Говоря об этом синтезе биографического и творческого, Бондарев замечал, что «каждый писатель черпает из самого верного колодца - из своего душевного и жизненного опыта». Но одного только «запаса биографии» всегда в конечном счете недостаточно. Литератор тогда достигает желанной цели - приближает людей к собственному познанию, когда нажитое им самим счастливо оплодотворено высокой мыслью, творческим воображением.
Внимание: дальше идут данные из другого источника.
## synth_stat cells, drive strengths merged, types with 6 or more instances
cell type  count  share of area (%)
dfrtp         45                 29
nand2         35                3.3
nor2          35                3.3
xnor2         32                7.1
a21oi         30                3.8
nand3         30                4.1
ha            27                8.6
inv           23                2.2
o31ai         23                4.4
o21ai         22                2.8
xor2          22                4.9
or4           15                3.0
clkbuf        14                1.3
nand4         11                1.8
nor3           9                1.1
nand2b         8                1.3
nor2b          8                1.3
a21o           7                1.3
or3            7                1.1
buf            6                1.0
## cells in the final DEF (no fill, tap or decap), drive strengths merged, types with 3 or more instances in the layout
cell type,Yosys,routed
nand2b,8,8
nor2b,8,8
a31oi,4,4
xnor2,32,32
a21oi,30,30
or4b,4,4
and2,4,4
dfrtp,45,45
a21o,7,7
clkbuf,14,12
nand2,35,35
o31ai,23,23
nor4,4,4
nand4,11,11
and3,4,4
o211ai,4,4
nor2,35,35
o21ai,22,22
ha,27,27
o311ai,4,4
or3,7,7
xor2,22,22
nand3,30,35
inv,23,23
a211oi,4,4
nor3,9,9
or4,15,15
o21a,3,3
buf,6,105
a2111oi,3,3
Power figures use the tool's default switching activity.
В книгах великих писателей, таких, как Л. Толстой или Ф. Достоевский, говорил он, осуществлен заветный синтез (или «триумвират», как он его называл) жизненного и душевного опыта с воображением и одухотворяющими раздумьями огромных художников о смысле жизни и смерти, о качествах добра и зла…
Возвращаясь мысленно к людям, которых хорошо знал, любил, помнил, Бондарев никогда не ставил перед собой задачи описать их, просто зафиксировать факты, как иногда думают. Хотя писатель не устает повторять, что считает своим писательским долгом рассказать жестокую правду о войне и своем поколении. С «ревнивой любовью», в состоянии одержимости писал он свои поенные повести и романы, и его все время не покидало чувство, что возвращаются в жизнь те, о которых никто ничего не знает и о которых знает только он один и потому должен, обязан рассказать о них.
И несмотря на это «личное причастие» к героям и событиям, ни одну из книг Юрия Васильевича Бондарева не назовешь записью воспоминаний или мемуарами. Это художественные произведения.